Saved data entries
★ ★ ★

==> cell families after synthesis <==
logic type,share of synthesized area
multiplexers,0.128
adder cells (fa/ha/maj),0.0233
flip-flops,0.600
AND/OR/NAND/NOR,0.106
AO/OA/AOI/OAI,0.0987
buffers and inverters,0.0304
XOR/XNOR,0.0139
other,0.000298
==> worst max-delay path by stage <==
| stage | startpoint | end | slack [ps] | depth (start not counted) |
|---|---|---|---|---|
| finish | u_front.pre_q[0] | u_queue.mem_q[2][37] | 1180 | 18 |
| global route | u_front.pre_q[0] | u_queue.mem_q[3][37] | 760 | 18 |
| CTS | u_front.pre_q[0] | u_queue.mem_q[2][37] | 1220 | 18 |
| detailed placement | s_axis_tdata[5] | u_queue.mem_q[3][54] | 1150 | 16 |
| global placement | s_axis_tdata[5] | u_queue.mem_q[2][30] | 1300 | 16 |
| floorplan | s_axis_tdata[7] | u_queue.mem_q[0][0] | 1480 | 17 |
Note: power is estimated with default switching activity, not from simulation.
**src/rtl/crfd_pkg.sv**
```systemverilog
// Shared types, constants and helpers for the camera raw frame decoder.
// No dependencies; every other file of the block depends on this package.
package crfd_pkg;

  // Geometry of the pixel store and of one channel block
  localparam int CHANNEL_COUNT      = 16;
  localparam int PIXELS_PER_CHANNEL = 128;
  localparam int BLOCK_WORDS        = 43;

  // Field widths
  localparam int WORD_W  = 32;
  localparam int ADDR_W  = 22;
  localparam int PIX_W   = 10;
  localparam int STAMP_W = 28;
  localparam int FH_W    = 12;

  // Configuration port
  localparam int CFG_INDEX_W = 4;
  localparam int CFG_DATA_W  = 12;
  localparam logic [CFG_INDEX_W-1:0] REG_FRAME_HEIGHT  = 4'd0;
  localparam logic [CFG_INDEX_W-1:0] REG_STRICT_CHECKS = 4'd1;
  localparam logic [FH_W-1:0]        FRAME_HEIGHT_RST  = 12'd1024;

  // Result kinds
  localparam logic [1:0] KIND_PIXEL = 2'd0;
  localparam logic [1:0] KIND_DONE  = 2'd1;
  localparam logic [1:0] KIND_ERROR = 2'd2;

  // Error causes
  localparam logic [1:0] CAUSE_MAGIC      = 2'd0;
  localparam logic [1:0] CAUSE_CHAN_HEAD  = 2'd1;
  localparam logic [1:0] CAUSE_DATA_TAG   = 2'd2;
  localparam logic [1:0] CAUSE_BLOCK_TAIL = 2'd3;

  // Stream marker words
  localparam logic [31:0] REP_WORD    = 32'h0111_1111;
  localparam logic [31:0] SYNC_WORD   = 32'h5111_1111;
  localparam logic [31:0] FILL_WORD_A = 32'h89ab_cdef;
  localparam logic [31:0] FILL_WORD_B = 32'h0123_4567;
  localparam logic [9:0]  TAIL_MAGIC  = 10'h055;

  // Block header field codes
  localparam logic [1:0] TAG_HEAD   = 2'd2;
  localparam logic [1:0] TAG_DATA   = 2'd3;
  localparam logic [3:0] BIT_DEPTH  = 4'd10;
  localparam logic [3:0] HDR_NIBBLE = 4'h5;

  // Maximum results per stream word
  localparam int MAX_RES = 3;

  typedef struct packed {
    logic [1:0]         kind;
    logic [ADDR_W-1:0]  pixel_address;
    logic [PIX_W-1:0]   pixel_value;
    logic [STAMP_W-1:0] frame_id;
    logic [STAMP_W-1:0] capture_stamp;
    logic [1:0]         error_cause;
    logic               last;
  } crfd_result_t;

  // Physical channel to store channel
  function automatic logic [3:0] chan_map(input logic [3:0] c);
    logic [3:0] m;
    case (c)
      4'd0:    m = 4'd15;
      4'd1:    m = 4'd13;
      4'd2:    m = 4'd14;
      4'd3:    m = 4'd12;
      4'd4:    m = 4'd10;
      4'd5:    m = 4'd8;
      4'd6:    m = 4'd11;
      4'd7:    m = 4'd7;
      4'd8:    m = 4'd9;
      4'd9:    m = 4'd6;
      4'd10:   m = 4'd5;
      4'd11:   m = 4'd2;
      4'd12:   m = 4'd4;
      4'd13:   m = 4'd3;
      4'd14:   m = 4'd0;
      default: m = 4'd1;
    endcase
    return m;
  endfunction

endpackage

```
**src/rtl/crfd_if.sv**
```systemverilog
// Valid/ready channel interfaces for the camera raw frame decoder.
// Depends on crfd_pkg for widths and the result type.
interface crfd_in_if;
  logic                        valid;
  logic                        ready;
  logic [crfd_pkg::WORD_W-1:0] data_word;
  modport source (output valid, output data_word, input ready);
  modport sink   (input valid, input data_word, output ready);
endinterface

interface crfd_out_if;
  logic                   valid;
  logic                   ready;
  crfd_pkg::crfd_result_t result;
  modport source (output valid, output result, input ready);
  modport sink   (input valid, input result, output ready);
endinterface

interface crfd_cfg_if;
  logic                             valid;
  logic                             ready;
  logic [crfd_pkg::CFG_INDEX_W-1:0] index;
  logic [crfd_pkg::CFG_DATA_W-1:0]  data;
  modport source (output valid, output index, output data, input ready);
  modport sink   (input valid, input index, input data, output ready);
endinterface

```
**src/rtl/crfd_parser.sv**
```systemverilog
// Frame parser: holds the stream state and turns one word into up to three results.
// Depends on crfd_pkg; instantiated by camera_raw_frame_decoder_top.
module crfd_parser (
  input  logic                                clk,
  input  logic                                rst_n,
  input  logic [crfd_pkg::WORD_W-1:0]         word,
  input  logic                                fire,
  input  logic [crfd_pkg::FH_W-1:0]           frame_height,
  input  logic                                strict_checks,
  output logic [1:0]                          res_count,
  output crfd_pkg::crfd_result_t              res [crfd_pkg::MAX_RES]
);
  import crfd_pkg::*;

  localparam logic [2:0] PH_HDR   = 3'd0;
  localparam logic [2:0] PH_BHEAD = 3'd1;
  localparam logic [2:0] PH_BDATA = 3'd2;
  localparam logic [2:0] PH_FOOT  = 3'd3;
  localparam logic [2:0] PH_POST0 = 3'd4;
  localparam logic [2:0] PH_POST1 = 3'd5;
  localparam logic [2:0] PH_FILL  = 3'd6;
  localparam logic [2:0] PH_HUNT  = 3'd7;

  logic [2:0]         phase_r, phase_nxt;
  logic [5:0]         wc_r, wc_nxt;
  logic [7:0]         bpix_r, bpix_nxt;
  logic [3:0]         bchan_r, bchan_nxt;
  logic [10:0]        brow_r, brow_nxt;
  logic [ADDR_W-1:0]  waddr_r, waddr_nxt;
  logic [STAMP_W-1:0] sfn_r, sfn_nxt;
  logic [STAMP_W-1:0] sts_r, sts_nxt;

  logic               do_hdr, do_fail;
  logic [1:0]         fail_cause;
  logic [2:0]         hidx;
  logic [3:0]         hnib, fnib;
  logic [31:0]        hdr_want, foot_want;
  logic [3:0]         bh_chan;
  logic [10:0]        bh_row;
  logic [7:0]         bh_pix;
  logic               bh_fix;
  logic [ADDR_W-1:0]  bh_base;
  logic [1:0]         tail_n;
  logic [FH_W-1:0]    row_plus1;

  function automatic crfd_result_t pix_res(input logic [ADDR_W-1:0] a,
                                           input logic [PIX_W-1:0] v);
    crfd_result_t r;
    r               = '0;
    r.kind          = KIND_PIXEL;
    r.pixel_address = a;
    r.pixel_value   = v;
    return r;
  endfunction

  // Decode one word against the current phase
  always_comb begin
    phase_nxt  = phase_r;
    wc_nxt     = wc_r;
    bpix_nxt   = bpix_r;
    bchan_nxt  = bchan_r;
    brow_nxt   = brow_r;
    waddr_nxt  = waddr_r;
    sfn_nxt    = sfn_r;
    sts_nxt    = sts_r;
    res_count  = 2'd0;
    for (int i = 0; i < MAX_RES; i++) res[i] = '0;
    do_hdr     = 1'b0;
    do_fail    = 1'b0;
    fail_cause = CAUSE_MAGIC;
    hidx       = wc_r[2:0];
    bh_chan    = chan_map(word[3:0]);
    bh_row     = word[14:4];
    bh_pix     = word[27:20];
    bh_fix     = (bh_row < 11'd2) && (bh_pix == 8'(PIXELS_PER_CHANNEL - 1));
    bh_base    = {bh_row, bh_chan, 7'd0};
    tail_n     = bpix_r[7:6];
    row_plus1  = {1'b0, brow_r} + 12'd1;
    fnib       = 4'd10 + {1'b0, wc_r[2:0]};
    if (wc_r[2:0] < 3'd6) begin
      foot_want = {4'h0, {7{fnib}}};
    end else if (wc_r[2:0] == 3'd6) begin
      foot_want = 32'd0;
    end else begin
      foot_want = REP_WORD;
    end

    case (phase_r)
      PH_HDR: begin
        do_hdr = 1'b1;
        hidx   = wc_r[2:0];
      end
      PH_BHEAD: begin
        if (strict_checks && (word[31:30] != TAG_HEAD || word[19:16] != BIT_DEPTH ||
            (!bh_fix && bh_pix != 8'(PIXELS_PER_CHANNEL)))) begin
          do_fail    = 1'b1;
          fail_cause = CAUSE_CHAN_HEAD;
        end else begin
          bchan_nxt = bh_chan;
          brow_nxt  = bh_row;
          bpix_nxt  = bh_pix;
          phase_nxt = PH_BDATA;
          wc_nxt    = 6'd1;
          // write the missing first pixel as zero
          if (bh_fix) begin
            res[0]    = pix_res(bh_base, '0);
            res_count = 2'd1;
            waddr_nxt = bh_base + 22'd1;
          end else begin
            waddr_nxt = bh_base;
          end
        end
      end
      PH_BDATA: begin
        if (strict_checks && word[31:30] != TAG_DATA) begin
          do_fail    = 1'b1;
          fail_cause = CAUSE_DATA_TAG;
        end else if (wc_r < 6'(BLOCK_WORDS)) begin
          res[0]    = pix_res(waddr_r, word[29:20]);
          res[1]    = pix_res(waddr_r + 22'd1, word[19:10]);
          res[2]    = pix_res(waddr_r + 22'd2, word[9:0]);
          res_count = 2'd3;
          waddr_nxt = waddr_r + 22'd3;
          wc_nxt    = wc_r + 6'd1;
        end else if (strict_checks && word[9:0] != TAIL_MAGIC) begin
          do_fail    = 1'b1;
          fail_cause = CAUSE_BLOCK_TAIL;
        end else begin
          // tail word: extra pixels sit above the magic field
          case (tail_n)
            2'd1: begin
              res[0] = pix_res(waddr_r, word[19:10]);
            end
            2'd2: begin
              res[0] = pix_res(waddr_r, word[29:20]);
              res[1] = pix_res(waddr_r + 22'd1, word[19:10]);
            end
            2'd3: begin
              res[0] = pix_res(waddr_r, {8'd0, word[31:30]});
              res[1] = pix_res(waddr_r + 22'd1, word[29:20]);
              res[2] = pix_res(waddr_r + 22'd2, word[19:10]);
            end
            default: begin
            end
          endcase
          res_count = tail_n;
          waddr_nxt = waddr_r + {20'd0, tail_n};
          wc_nxt    = 6'd0;
          if (row_plus1 < frame_height || bchan_r != 4'd1) begin
            phase_nxt = PH_BHEAD;
          end else begin
            phase_nxt = PH_FOOT;
          end
        end
      end
      PH_FOOT: begin
        if (strict_checks && word != foot_want) begin
          do_fail = 1'b1;
        end else if (wc_r[2:0] == 3'd7) begin
          phase_nxt            = PH_POST0;
          wc_nxt               = 6'd0;
          res[0].kind          = KIND_DONE;
          res[0].frame_id      = sfn_r;
          res[0].capture_stamp = sts_r;
          res_count            = 2'd1;
        end else begin
          wc_nxt = wc_r + 6'd1;
        end
      end
      PH_POST0: begin
        if (word == 32'd0) begin
          phase_nxt = PH_POST1;
        end else begin
          do_hdr = 1'b1;
          hidx   = 3'd0;
        end
      end
      PH_POST1: begin
        if (word == REP_WORD) begin
          phase_nxt = PH_FILL;
        end else if (strict_checks) begin
          do_fail = 1'b1;
        end else begin
          do_hdr = 1'b1;
          hidx   = 3'd1;
        end
      end
      PH_FILL: begin
        if (word != FILL_WORD_A && word != FILL_WORD_B) begin
          do_hdr = 1'b1;
          hidx   = 3'd0;
        end
      end
      default: begin
        // hunt: drop words until the first header word shows up
        if (word == SYNC_WORD) begin
          phase_nxt = PH_HDR;
          wc_nxt    = 6'd1;
        end
      end
    endcase

    // Frame header word
    hnib     = {1'b0, hidx} + 4'd1;
    hdr_want = {HDR_NIBBLE, {7{hnib}}};
    if (do_hdr) begin
      if (strict_checks && ((hidx < 3'd6) ? (word != hdr_want)
                                          : (word[31:28] != HDR_NIBBLE))) begin
        do_fail = 1'b1;
      end else begin
        if (hidx == 3'd6) sfn_nxt = word[27:0];
        if (hidx == 3'd7) sts_nxt = word[27:0];
        if (hidx == 3'd7) begin
          phase_nxt = PH_BHEAD;
          wc_nxt    = 6'd0;
        end else begin
          phase_nxt = PH_HDR;
          wc_nxt    = {3'd0, hidx} + 6'd1;
        end
      end
    end

    // Error: one result, then hunt
    if (do_fail) begin
      phase_nxt          = PH_HUNT;
      wc_nxt             = 6'd0;
      res[0]             = '0;
      res[0].kind        = KIND_ERROR;
      res[0].error_cause = fail_cause;
      res_count          = 2'd1;
    end

    // Mark the last result of this word
    for (int i = 0; i < MAX_RES; i++) begin
      res[i].last = (res_count == 2'(i + 1));
    end
  end

  // Advance the stream state on each consumed word
  always_ff @(posedge clk) begin
    if (!rst_n) begin
      phase_r <= PH_HDR;
      wc_r    <= '0;
      bpix_r  <= '0;
      bchan_r <= '0;
      brow_r  <= '0;
      waddr_r <= '0;
      sfn_r   <= '0;
      sts_r   <= '0;
    end else if (fire) begin
      phase_r <= phase_nxt;
      wc_r    <= wc_nxt;
      bpix_r  <= bpix_nxt;
      bchan_r <= bchan_nxt;
      brow_r  <= brow_nxt;
      waddr_r <= waddr_nxt;
      sfn_r   <= sfn_nxt;
      sts_r   <= sts_nxt;
    end
  end

  // An error always ends in the hunt phase
  a_err_hunts: assert property (@(posedge clk) disable iff (!rst_n)
    fire && res_count != 2'd0 && res[0].kind == KIND_ERROR |=> phase_r == PH_HUNT)
    else $error("error result did not enter hunt");

  // Data word count stays within the block
  a_wc_range: assert property (@(posedge clk) disable iff (!rst_n)
    phase_r == PH_BDATA |-> wc_r >= 6'd1 && wc_r <= 6'(BLOCK_WORDS))
    else $error("block word count out of range");

  // Three results only come from a data word
  a_three_data: assert property (@(posedge clk) disable iff (!rst_n)
    res_count == 2'd3 |-> phase_r == PH_BDATA && res[0].kind == KIND_PIXEL)
    else $error("burst of three outside block data");

endmodule

```
**src/rtl/camera_raw_frame_decoder_top.sv**
```systemverilog
// Top level of the camera raw frame decoder: input register, parser, result buffer.
// Depends on crfd_pkg, crfd_if (channel interfaces) and crfd_parser.
//
//  channel  dir  handshake    payload
//  in_ch    in   valid/ready  data_word[31:0]
//  out_ch   out  valid/ready  result: kind, pixel_address, pixel_value,
//                             frame_id, capture_stamp, error_cause, last
//  cfg_ch   in   valid/ready  index[3:0], data[11:0] (ready always high)
//
// A data word makes three pixel results, which leave one at a time on the
// one-result-wide output; header, footer and fill words make at most one result.
// The output port is the limit: a word is parsed once its results fit the
// three-entry result buffer, which reloads in the cycle its last entry leaves.
// An accepted word waits in the input register, its results in the result buffer.
// rst_n is synchronous; it clears parse state and valids and resets the settings.
// Output stalls back up through the buffer to in_ch.ready; nothing is dropped.
module camera_raw_frame_decoder_top (
  input  logic      clk,
  input  logic      rst_n,
  crfd_in_if.sink   in_ch,
  crfd_out_if.source out_ch,
  crfd_cfg_if.sink  cfg_ch
);
  import crfd_pkg::*;

  logic [FH_W-1:0]   frame_height_r;
  logic              strict_r;
  logic [WORD_W-1:0] word_r;
  logic              word_v_r;
  crfd_result_t      ent_r [MAX_RES];
  logic [1:0]        cnt_r;
  crfd_result_t      res [MAX_RES];
  logic [1:0]        res_count;
  logic              take, buf_free, fire, load;

  // Configuration writes
  assign cfg_ch.ready = 1'b1;
  always_ff @(posedge clk) begin
    if (!rst_n) begin
      frame_height_r <= FRAME_HEIGHT_RST;
      strict_r       <= 1'b0;
    end else if (cfg_ch.valid) begin
      if (cfg_ch.index == REG_FRAME_HEIGHT)  frame_height_r <= cfg_ch.data;
      if (cfg_ch.index == REG_STRICT_CHECKS) strict_r       <= cfg_ch.data[0];
    end
  end

  // Consume the held word once its results fit
  assign take     = out_ch.valid && out_ch.ready;
  assign buf_free = (cnt_r == 2'd0) || (take && cnt_r == 2'd1);
  assign fire     = word_v_r && (res_count == 2'd0 || buf_free);
  assign load     = fire && res_count != 2'd0;
  assign in_ch.ready = !word_v_r || fire;

  // Input register
  always_ff @(posedge clk) begin
    if (!rst_n) begin
      word_v_r <= 1'b0;
    end else if (in_ch.valid && in_ch.ready) begin
      word_v_r <= 1'b1;
    end else if (fire) begin
      word_v_r <= 1'b0;
    end
  end
  always_ff @(posedge clk) begin
    if (in_ch.valid && in_ch.ready) word_r <= in_ch.data_word;
  end

  crfd_parser u_parser (
    .clk           (clk),
    .rst_n         (rst_n),
    .word          (word_r),
    .fire          (fire),
    .frame_height  (frame_height_r),
    .strict_checks (strict_r),
    .res_count     (res_count),
    .res           (res)
  );

  // Result buffer: load a burst, shift one out per request
  always_ff @(posedge clk) begin
    if (!rst_n) begin
      cnt_r <= 2'd0;
    end else if (load) begin
      cnt_r <= res_count;
    end else if (take) begin
      cnt_r <= cnt_r - 2'd1;
    end
  end
  always_ff @(posedge clk) begin
    if (load) begin
      for (int i = 0; i < MAX_RES; i++) ent_r[i] <= res[i];
    end else if (take) begin
      for (int i = 0; i < MAX_RES - 1; i++) ent_r[i] <= ent_r[i+1];
    end
  end

  assign out_ch.valid  = (cnt_r != 2'd0);
  assign out_ch.result = ent_r[0];

  a_cnt_range: assert property (@(posedge clk) disable iff (!rst_n)
    cnt_r <= 2'd3)
    else $error("result buffer count overflow");

  // The head carries last exactly when it is the final entry
  a_last_head: assert property (@(posedge clk) disable iff (!rst_n)
    out_ch.valid |-> (ent_r[0].last == (cnt_r == 2'd1)))
    else $error("last flag out of step with buffer count");

  a_load_free: assert property (@(posedge clk) disable iff (!rst_n)
    load |-> (cnt_r == 2'd0 || (take && cnt_r == 2'd1)))
    else $error("burst loaded over pending results");

  a_err_single: assert property (@(posedge clk) disable iff (!rst_n)
    load && res[0].kind == KIND_ERROR |=> cnt_r == 2'd1)
    else $error("error burst holds more than one result");

endmodule

```
**src/flat_wrapper.sv**
```systemverilog
// flat-port wrapper written by rule: the top's interface ports become plain ports
module camera_raw_frame_decoder_top_flat import crfd_pkg::*;
  (clk, rst_n, in_ch_valid, in_ch_data_word, in_ch_ready, out_ch_valid, out_ch_result, out_ch_ready, cfg_ch_valid, cfg_ch_index, cfg_ch_data, cfg_ch_ready);
  crfd_in_if in_ch_i ();
  crfd_out_if out_ch_i ();
  crfd_cfg_if cfg_ch_i ();
  input  logic clk;
  input  logic rst_n;
  input wire logic [$bits(in_ch_i.valid)-1:0] in_ch_valid;
  input wire logic [$bits(in_ch_i.data_word)-1:0] in_ch_data_word;
  output wire logic [$bits(in_ch_i.ready)-1:0] in_ch_ready;
  output wire logic [$bits(out_ch_i.valid)-1:0] out_ch_valid;
  output wire logic [$bits(out_ch_i.result)-1:0] out_ch_result;
  input wire logic [$bits(out_ch_i.ready)-1:0] out_ch_ready;
  input wire logic [$bits(cfg_ch_i.valid)-1:0] cfg_ch_valid;
  input wire logic [$bits(cfg_ch_i.index)-1:0] cfg_ch_index;
  input wire logic [$bits(cfg_ch_i.data)-1:0] cfg_ch_data;
  output wire logic [$bits(cfg_ch_i.ready)-1:0] cfg_ch_ready;
  assign in_ch_i.valid = in_ch_valid;
  assign in_ch_i.data_word = in_ch_data_word;
  assign in_ch_ready = in_ch_i.ready;
  assign out_ch_valid = out_ch_i.valid;
  assign out_ch_result = out_ch_i.result;
  assign out_ch_i.ready = out_ch_ready;
  assign cfg_ch_i.valid = cfg_ch_valid;
  assign cfg_ch_i.index = cfg_ch_index;
  assign cfg_ch_i.data = cfg_ch_data;
  assign cfg_ch_ready = cfg_ch_i.ready;
  camera_raw_frame_decoder_top u_core (.clk(clk), .rst_n(rst_n), .in_ch(in_ch_i), .out_ch(out_ch_i), .cfg_ch(cfg_ch_i));
endmodule
```
--- config.mk ---
export PLATFORM = sky130hd
export DESIGN_NAME = pascal_subset_tokenizer
export DESIGN_NICKNAME = d
export VERILOG_FILES = /design/src/rtl/pst_pkg.sv /design/src/rtl/pascal_subset_tokenizer.sv /design/src/rtl/pst_scan.sv /design/src/rtl/pst_fifo.sv
export SDC_FILE = /design/constraint.sdc
export NUM_CORES = 2
export LEC_CHECK = 0
export ABC_AREA = 0
export BUFFER_PORTS_ARGS = -buffer_cell sky130_fd_sc_hd__buf_2
export CAP_MARGIN = 20
export CELL_PAD_IN_SITES_DETAIL_PLACEMENT = 0
export CELL_PAD_IN_SITES_GLOBAL_PLACEMENT = 1
export CORE_AREA = 2 2 296 298
export DETAILED_ROUTE_END_ITERATION = 10
export DIE_AREA = 0 0 298 300
export PLACE_DENSITY_LB_ADDON = 0.1
export SKIP_LAST_GASP = 1
export SLEW_MARGIN = 20
export SYNTH_ARGS = -nofsm -noshare
export SYNTH_HDL_FRONTEND = slang
export SYNTH_SLANG_ARGS = --single-unit
--- constraint.sdc ---
create_clock -name i_clk -period 14.1 [get_ports i_clk]
set_input_delay 2.82 -clock i_clk [delete_from_list [all_inputs] [get_ports i_clk]]
set_output_delay 2.82 -clock i_clk [all_outputs]
set_load 0.01 [all_outputs]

★ ★ ★

### [Description of the task]
Could you return the lines in the entries above that contain "default"?

### [Problem solution]
Note: power is estimated with default switching activity, not from simulation.
      default: m = 4'd1;
            default: begin
      default: begin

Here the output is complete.